• THE PROBLEM
Search the material for the word "pulses" and copy every line in which it occurs.

• TASK INPUTS
## src/rtl/relc_pkg.sv

```systemverilog
/*
  Package for the relay output controller: register map, field layouts,
  enumerations and timing constants.
  Assumes a 25 MHz system clock and a 32-bit classic Wishbone slave.
*/
package relc_pkg;

  localparam int unsigned N_OUT = 5;
  localparam int unsigned N_DOOR = 2;
  localparam int unsigned N_IN = 8;

  // Timing: one hold/strike/ajar tick is 100 ms
  localparam int unsigned CLK_HZ = 25_000_000;
  localparam int unsigned TICK_MS = 100;
  localparam int unsigned TICK_CYCLES = CLK_HZ / 1000 * TICK_MS;

  // Register byte offsets
  localparam logic [7:0] ADR_UNIT = 8'h00;
  localparam logic [7:0] ADR_STATUS = 8'h04;
  localparam logic [7:0] ADR_STRIKE = 8'h08;
  localparam logic [7:0] ADR_AJAR = 8'h0C;
  localparam logic [7:0] ADR_RELAY_BASE = 8'h20;
  localparam logic [7:0] ADR_RELAY_STRIDE = 8'h10;
  localparam logic [7:0] OFS_CFG = 8'h00;
  localparam logic [7:0] OFS_HOLD = 8'h04;
  localparam logic [7:0] OFS_SCHED = 8'h08;

  // Unit control fields
  localparam int unsigned UNIT_MODE_LSB = 0;
  localparam int unsigned UNIT_PIN_ONLY_BIT = 4;

  // Reset values, in ticks
  localparam logic [15:0] STRIKE_RST = 16'h0032;
  localparam logic [15:0] AJAR_RST = 16'h012C;
  localparam logic [15:0] HOLD_RST = 16'h0032;

  typedef enum logic [1:0] {
    MODE_2R2D = 2'b00, MODE_2R1D = 2'b01, MODE_1R1D = 2'b11,
    MODE_LIFT = 2'b10
  } relc_mode_type;

  typedef enum logic [2:0] {
    CTL_PROG = 3'b000, CTL_PROG_OFF = 3'b001, CTL_PROG_ON = 3'b011,
    CTL_PULSE = 3'b010, CTL_OFF = 3'b110, CTL_ON = 3'b111
  } relc_ctl_type;

  typedef enum logic [3:0] {
    SRC_NONE = 4'h0, SRC_STRIKE = 4'h1, SRC_SHUNT = 4'h2,
    SRC_AJAR_L = 4'h3, SRC_AJAR_R = 4'h4, SRC_FORCED = 4'h5,
    SRC_DURESS = 4'h6, SRC_BAD_ID = 4'h7, SRC_BAD_PIN = 4'h8,
    SRC_INPUT = 4'h9, SRC_IN_FAULT = 4'hA, SRC_SCHED = 4'hB
  } relc_src_type;

  typedef enum logic [1:0] {
    HOL_ALL = 2'b00, HOL_NOT = 2'b01, HOL_ONLY = 2'b11
  } relc_hol_type;

  typedef enum logic [1:0] {
    ACT_OFF = 2'b00, ACT_ON = 2'b01, ACT_PULSE = 2'b11
  } relc_act_type;

  typedef struct packed {
    logic [14:0] pad3;
    logic door;
    logic pad2;
    logic [2:0] in_sel;
    logic [1:0] pad1;
    relc_hol_type hol;
    relc_src_type src;
    logic pad0;
    relc_ctl_type ctl;
  } relc_cfg_type;

  typedef struct packed {
    logic en;
    logic [4:0] pad2;
    relc_act_type act;
    logic pad1;
    logic [6:0] days;
    logic [4:0] pad0;
    logic [10:0] minute;
  } relc_sched_type;

  typedef struct packed {
    logic cred_ok;
    logic pin_check;
    logic [15:0] pin_entered;
    logic [15:0] pin_stored;
    logic bad_id;
    logic ajar_remote;
  } relc_rdr_ev_type;

  typedef struct packed {
    logic minute_pulse;
    logic [10:0] minute;
    logic [2:0] weekday;
    logic holiday;
  } relc_time_type;

endpackage : relc_pkg

```

## src/rtl/relc_relay_ctrl.sv

```systemverilog
/*
  Relay output controller: buzzer plus four relays, door events, PIN
  checks, schedules, overrides and control cards, Wishbone register file.
  Assumes reader, clock and card logic on clk_i; door and input pins async.
*/
// Notes on behaviour
// - Four relays plus buzzer, buzzer handled exactly like a relay.
// - Unit mode loads default source per output.
// - Forced-on override keeps output energised until override changes.
// - Forced-off override keeps output off until override changes.
// - Programmed override: output follows its event source and schedule.
// - Programmed-then-on: on now, back to programmed at next off.
// - Programmed-then-off: off now, back to programmed at next on.
// - Pulse override and instant events energise for hold time, less up to one tick.
// - Door sources from this unit; inputs and faults selectable; sharing.
// - Lock strike energises for strike time on accepted credential.
// - Shunt with strike; ends at strike end or at door close.
// - Shunt also drops when local ajar timer expires.
// - Ajar-assigned output energises on local or remote ajar.
// - Door opening without strike raises door forced event.
// - PIN one above stored raises duress and pulses output.
// - Unknown card or PIN raises bad ID and pulses output.
// - Fourth wrong PIN raises bad PIN and pulses output.
// - Input-follow output is on while the chosen input is on.
// - Any input fault raises the input fault source.
// - Schedule entry: time, weekdays, on/off/pulse, applied on match.
// - Holiday qualifier gates schedule entries only.
// - Control card toggles forced-on and programmed; PIN needs PIN-only.
`timescale 1ns/1ns
`default_nettype none
module relc_relay_ctrl #(
  parameter int unsigned TICK_CYCLES = relc_pkg::TICK_CYCLES
) (
  input wire logic clk_i,
  input wire logic rst_i,
  input wire logic [7:0] wb_adr_i,
  input wire logic [31:0] wb_dat_i,
  input wire logic [3:0] wb_sel_i,
  input wire logic wb_we_i,
  input wire logic wb_cyc_i,
  input wire logic wb_stb_i,
  output logic [31:0] wb_dat_o,
  output logic wb_ack_o,
  input wire logic [1:0] door_open_i,
  input wire logic [7:0] in_pin_i,
  input wire logic [7:0] in_fault_i,
  input wire relc_pkg::relc_rdr_ev_type [1:0] rdr_ev_i,
  input wire relc_pkg::relc_time_type time_i,
  input wire logic [4:0] ctrl_card_i,
  input wire logic ctrl_card_pin_i,
  output logic buzzer_o,
  output logic [3:0] relay_o
);

  function automatic logic [7:0] relay_adr(input int unsigned n,
                                           input logic [7:0] ofs);
    relay_adr = 8'(relc_pkg::ADR_RELAY_BASE +
                   8'(n) * relc_pkg::ADR_RELAY_STRIDE + ofs);
  endfunction : relay_adr

  function automatic logic [31:0] merge(input logic [31:0] old,
                                        input logic [31:0] dat,
                                        input logic [3:0] sel);
    merge = old;
    for (int b = 0; b < 4; b++) begin
      if (sel[b]) begin
        merge[b*8 +: 8] = dat[b*8 +: 8];
      end
    end
  endfunction : merge

  // Default source per output for a unit mode
  function automatic relc_pkg::relc_cfg_type dflt(
      input relc_pkg::relc_mode_type m, input int unsigned n,
      input relc_pkg::relc_cfg_type old);
    dflt = old;
    dflt.in_sel = 3'(n);
    dflt.door = 1'b0;
    dflt.src = relc_pkg::SRC_NONE;
    if (m == relc_pkg::MODE_LIFT) begin
      if (n != 0) begin
        dflt.src = relc_pkg::SRC_INPUT;
      end
    end else if (n == 0) begin
      dflt.src = relc_pkg::SRC_AJAR_L;
    end else if (n == 1) begin
      dflt.src = relc_pkg::SRC_STRIKE;
    end else if (n == 3) begin
      dflt.src = relc_pkg::SRC_SHUNT;
    end else if (m == relc_pkg::MODE_2R2D) begin
      dflt.door = 1'b1;
      dflt.src = (n == 2) ? relc_pkg::SRC_STRIKE : relc_pkg::SRC_SHUNT;
    end
  endfunction : dflt

  localparam int unsigned NO = relc_pkg::N_OUT;
  localparam int unsigned ND = relc_pkg::N_DOOR;

  // Bus slave
  logic ack_q;
  logic acc;
  logic wr;
  logic [31:0] rdata;
  logic [21:0] div_cnt;
  logic tick;
  relc_pkg::relc_mode_type mode;
  logic pin_only_en;
  logic [15:0] strike_time;
  logic [15:0] ajar_time;
  relc_pkg::relc_cfg_type cfg [NO];
  logic [15:0] hold [NO];
  relc_pkg::relc_sched_type sched [NO];
  logic [NO-1:0] out_q;

  assign acc = wb_cyc_i & wb_stb_i;
  assign wr = acc & wb_we_i & ack_q;
  assign wb_ack_o = ack_q;

  always_ff @(posedge clk_i) begin
    if (rst_i) begin
      ack_q <= 1'b0;
    end else begin
      ack_q <= acc & ~ack_q;
    end
  end

  // Input synchronisers
  logic [17:0] pin_s1;
  logic [17:0] pin_s2;
  logic [1:0] door_q;
  logic [1:0] door;
  logic [7:0] inp;
  logic [7:0] flt;

  always_ff @(posedge clk_i) begin
    if (rst_i) begin
      pin_s1 <= 18'h0_0000;
      pin_s2 <= 18'h0_0000;
      door_q <= 2'h0;
    end else begin
      pin_s1 <= {in_fault_i, in_pin_i, door_open_i};
      pin_s2 <= pin_s1;
      door_q <= pin_s2[1:0];
    end
  end
  assign door = pin_s2[1:0];
  assign inp = pin_s2[9:2];
  assign flt = pin_s2[17:10];

  // 100 ms tick
  assign tick = (div_cnt == 22'(TICK_CYCLES - 1));
  always_ff @(posedge clk_i) begin
    if (rst_i || tick) begin
      div_cnt <= 22'h00_0000;
    end else begin
      div_cnt <= div_cnt + 22'h00_0001;
    end
  end

  // Door and reader events
  logic [15:0] strike_cnt [ND];
  logic [15:0] ajar_cnt [ND];
  logic [2:0] wrong_cnt [ND];
  logic [ND-1:0] strike_act;
  logic [ND-1:0] strike_q;
  logic [ND-1:0] shunt;
  logic [ND-1:0] opened;
  logic [ND-1:0] ajar_l;
  logic [ND-1:0] forced_ev;
  logic [ND-1:0] forced_lv;
  logic [ND-1:0] duress_ev;
  logic [ND-1:0] bad_pin_ev;
  logic [ND-1:0] dur_hit;
  logic [ND-1:0] pin_good;
  logic [ND-1:0] pin_bad;
  logic [ND-1:0] rls;
  logic [ND-1:0] ajar_hit;

  always_comb begin
    for (int d = 0; d < ND; d++) begin
      strike_act[d] = (strike_cnt[d] != 16'h0000);
      dur_hit[d] = rdr_ev_i[d].pin_check && (rdr_ev_i[d].pin_entered ==
                   rdr_ev_i[d].pin_stored + 16'h0001);
      pin_good[d] = rdr_ev_i[d].pin_check &&
                    (rdr_ev_i[d].pin_entered == rdr_ev_i[d].pin_stored);
      pin_bad[d] = rdr_ev_i[d].pin_check & ~dur_hit[d] & ~pin_good[d];
      rls[d] = rdr_ev_i[d].cred_ok | dur_hit[d];
      ajar_hit[d] = door[d] && ajar_time != 16'h0000 &&
                    ajar_cnt[d] == ajar_time;
    end
  end

  always_ff @(posedge clk_i) begin
    if (rst_i) begin
      for (int d = 0; d < ND; d++) begin
        strike_cnt[d] <= 16'h0000;
        ajar_cnt[d] <= 16'h0000;
        wrong_cnt[d] <= 3'h0;
      end
      strike_q <= '0;
      shunt <= '0;
      opened <= '0;
      ajar_l <= '0;
      forced_ev <= '0;
      forced_lv <= '0;
      duress_ev <= '0;
      bad_pin_ev <= '0;
    end else begin
      strike_q <= strike_act;
      for (int d = 0; d < ND; d++) begin
        if (rls[d]) begin
          strike_cnt[d] <= strike_time;
        end else if (tick && strike_act[d]) begin
          strike_cnt[d] <= strike_cnt[d] - 16'h0001;
        end
        if (!door[d]) begin
          ajar_cnt[d] <= 16'h0000;
        end else if (tick && ajar_cnt[d] != ajar_time) begin
          ajar_cnt[d] <= ajar_cnt[d] + 16'h0001;
        end
        ajar_l[d] <= ajar_hit[d];
        if (rls[d]) begin
          shunt[d] <= 1'b1;
        end else if ((ajar_hit[d] && !ajar_l[d]) ||
                     (!opened[d] && strike_q[d] && !strike_act[d]) ||
                     (opened[d] && door_q[d] && !door[d])) begin
          shunt[d] <= 1'b0;
        end
        if (rls[d] && !door[d]) begin
          opened[d] <= 1'b0;
        end else if (shunt[d] && door[d] && !door_q[d]) begin
          opened[d] <= 1'b1;
        end
        forced_ev[d] <= door[d] & ~door_q[d] & ~strike_act[d];
        if (forced_ev[d]) begin
          forced_lv[d] <= 1'b1;
        end else if (!door[d]) begin
          forced_lv[d] <= 1'b0;
        end
        duress_ev[d] <= dur_hit[d];
        bad_pin_ev[d] <= pin_bad[d] && wrong_cnt[d] == 3'h3;
        if (pin_good[d] || dur_hit[d]) begin
          wrong_cnt[d] <= 3'h0;
        end else if (pin_bad[d]) begin
          wrong_cnt[d] <= (wrong_cnt[d] == 3'h3) ? 3'h0 :
                          wrong_cnt[d] + 3'h1;
        end
      end
    end
  end

  // Per output programmed request
  logic [NO-1:0] src_lv;
  logic [NO-1:0] pulse_start;
  logic [NO-1:0] sched_on;
  logic [NO-1:0] sched_off;
  logic [NO-1:0] sched_lv;
  logic [NO-1:0] prog;
  logic [NO-1:0] prog_q;
  logic [NO-1:0] card_hit;
  logic [NO-1:0] cfg_wr;
  logic [15:0] pulse_cnt [NO];
  logic hol_ok [NO];

  always_comb begin
    for (int n = 0; n < NO; n++) begin
      automatic int unsigned d = int'(cfg[n].door);
      automatic logic hit = 1'b0;
      automatic logic ev = 1'b0;
      case (cfg[n].hol)
        relc_pkg::HOL_NOT: hol_ok[n] = ~time_i.holiday;
        relc_pkg::HOL_ONLY: hol_ok[n] = time_i.holiday;
        default: hol_ok[n] = 1'b1;
      endcase
      hit = sched[n].en && time_i.minute_pulse && hol_ok[n] &&
            sched[n].minute == time_i.minute && time_i.weekday != 3'h7 &&
            sched[n].days[time_i.weekday];
      sched_on[n] = hit && sched[n].act == relc_pkg::ACT_ON;
      sched_off[n] = hit && sched[n].act == relc_pkg::ACT_OFF;
      src_lv[n] = 1'b0;
      case (cfg[n].src)
        relc_pkg::SRC_STRIKE: src_lv[n] = strike_act[d];
        relc_pkg::SRC_SHUNT: src_lv[n] = shunt[d];
        relc_pkg::SRC_AJAR_L: src_lv[n] = ajar_l[d];
        relc_pkg::SRC_AJAR_R: src_lv[n] = rdr_ev_i[d].ajar_remote;
        relc_pkg::SRC_FORCED: src_lv[n] = forced_lv[d];
        relc_pkg::SRC_DURESS: ev = duress_ev[d];
        relc_pkg::SRC_BAD_ID: ev = rdr_ev_i[d].bad_id;
        relc_pkg::SRC_BAD_PIN: ev = bad_pin_ev[d];
        relc_pkg::SRC_INPUT: src_lv[n] = inp[cfg[n].in_sel];
        relc_pkg::SRC_IN_FAULT: src_lv[n] = |flt;
        default: src_lv[n] = 1'b0;
      endcase
      cfg_wr[n] = wr && wb_adr_i == relay_adr(n, relc_pkg::OFS_CFG);
      pulse_start[n] = ev || (hit && sched[n].act == relc_pkg::ACT_PULSE) ||
                       (cfg_wr[n] && wb_sel_i[0] &&
                        wb_dat_i[2:0] == relc_pkg::CTL_PULSE);
      card_hit[n] = ctrl_card_i[n] && (!ctrl_card_pin_i || pin_only_en);
      prog[n] = src_lv[n] | sched_lv[n] | (pulse_cnt[n] != 16'h0000);
    end
  end

  // Registers, overrides and outputs
  always_ff @(posedge clk_i) begin
    if (rst_i) begin
      mode <= relc_pkg::MODE_2R2D;
      pin_only_en <= 1'b0;
      strike_time <= relc_pkg::STRIKE_RST;
      ajar_time <= relc_pkg::AJAR_RST;
      prog_q <= '0;
      sched_lv <= '0;
      out_q <= '0;
      for (int n = 0; n < NO; n++) begin
        cfg[n] <= dflt(relc_pkg::MODE_2R2D, n, '0);
        hold[n] <= relc_pkg::HOLD_RST;
        sched[n] <= '0;
        pulse_cnt[n] <= 16'h0000;
      end
    end else begin
      prog_q <= prog;
      if (wr && wb_adr_i == relc_pkg::ADR_UNIT && wb_sel_i[0]) begin
        mode <= relc_pkg::relc_mode_type'(wb_dat_i[relc_pkg::UNIT_MODE_LSB
                                                   +: 2]);
        pin_only_en <= wb_dat_i[relc_pkg::UNIT_PIN_ONLY_BIT];
      end
      if (wr && wb_adr_i == relc_pkg::ADR_STRIKE) begin
        strike_time <= 16'(merge({16'h0000, strike_time}, wb_dat_i,
                                 wb_sel_i));
      end
      if (wr && wb_adr_i == relc_pkg::ADR_AJAR) begin
        ajar_time <= 16'(merge({16'h0000, ajar_time}, wb_dat_i, wb_sel_i));
      end
      for (int n = 0; n < NO; n++) begin
        automatic relc_pkg::relc_cfg_type c;
        c = relc_pkg::relc_cfg_type'(merge(32'(cfg[n]), wb_dat_i,
                                           wb_sel_i));
        c.pad0 = 1'b0;
        c.pad1 = 2'h0;
        c.pad2 = 1'b0;
        c.pad3 = 15'h0000;
        if (wr && wb_adr_i == relc_pkg::ADR_UNIT && wb_sel_i[0]) begin
          cfg[n] <= dflt(relc_pkg::relc_mode_type'(wb_dat_i[1:0]), n,
                         cfg[n]);
        end else if (cfg_wr[n]) begin
          if (c.ctl == relc_pkg::CTL_PULSE) begin
            c.ctl = relc_pkg::CTL_PROG;
          end
          cfg[n] <= c;
        end else if (card_hit[n]) begin
          cfg[n].ctl <= (cfg[n].ctl == relc_pkg::CTL_ON) ?
                        relc_pkg::CTL_PROG : relc_pkg::CTL_ON;
        end else if (cfg[n].ctl == relc_pkg::CTL_PROG_ON &&
                     prog_q[n] && !prog[n]) begin
          cfg[n].ctl <= relc_pkg::CTL_PROG;
        end else if (cfg[n].ctl == relc_pkg::CTL_PROG_OFF &&
                     !prog_q[n] && prog[n]) begin
          cfg[n].ctl <= relc_pkg::CTL_PROG;
        end
        if (wr && wb_adr_i == relay_adr(n, relc_pkg::OFS_HOLD)) begin
          hold[n] <= 16'(merge({16'h0000, hold[n]}, wb_dat_i, wb_sel_i));
        end
        if (wr && wb_adr_i == relay_adr(n, relc_pkg::OFS_SCHED)) begin
          sched[n] <= relc_pkg::relc_sched_type'(merge(32'(sched[n]),
                      wb_dat_i, wb_sel_i) & 32'h837F_07FF);
        end
        if (sched_on[n]) begin
          sched_lv[n] <= 1'b1;
        end else if (sched_off[n]) begin
          sched_lv[n] <= 1'b0;
        end
        if (pulse_start[n]) begin
          pulse_cnt[n] <= hold[n];
        end else if (tick && pulse_cnt[n] != 16'h0000) begin
          pulse_cnt[n] <= pulse_cnt[n] - 16'h0001;
        end
        case (cfg[n].ctl)
          relc_pkg::CTL_ON, relc_pkg::CTL_PROG_ON: out_q[n] <= 1'b1;
          relc_pkg::CTL_OFF, relc_pkg::CTL_PROG_OFF: out_q[n] <= 1'b0;
          default: out_q[n] <= prog[n];
        endcase
      end
    end
  end

  assign buzzer_o = out_q[0];
  assign relay_o = out_q[NO-1:1];

  // Read data
  always_comb begin
    rdata = 32'h0000_0000;
    if (wb_adr_i == relc_pkg::ADR_UNIT) begin
      rdata = {27'h000_0000, pin_only_en, 2'h0, mode};
    end else if (wb_adr_i == relc_pkg::ADR_STATUS) begin
      rdata = {8'h00, inp, forced_lv, ajar_l, shunt, strike_act, 3'h0,
               out_q};
    end else if (wb_adr_i == relc_pkg::ADR_STRIKE) begin
      rdata = {16'h0000, strike_time};
    end else if (wb_adr_i == relc_pkg::ADR_AJAR) begin
      rdata = {16'h0000, ajar_time};
    end else begin
      for (int n = 0; n < NO; n++) begin
        if (wb_adr_i == relay_adr(n, relc_pkg::OFS_CFG)) begin
          rdata = 32'(cfg[n]);
        end else if (wb_adr_i == relay_adr(n, relc_pkg::OFS_HOLD)) begin
          rdata = {16'h0000, hold[n]};
        end else if (wb_adr_i == relay_adr(n, relc_pkg::OFS_SCHED)) begin
          rdata = 32'(sched[n]);
        end
      end
    end
  end

  always_ff @(posedge clk_i) begin
    if (rst_i) begin
      wb_dat_o <= 32'h0000_0000;
    end else if (acc && !ack_q) begin
      wb_dat_o <= rdata;
    end
  end

  for (genvar g = 0; g < NO; g++) begin : g_chk

  end
endmodule : relc_relay_ctrl
`default_nettype wire

```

• RESULT BELOW
// - PIN one above stored raises duress and pulses output.
// - Unknown card or PIN raises bad ID and pulses output.
// - Fourth wrong PIN raises bad PIN and pulses output.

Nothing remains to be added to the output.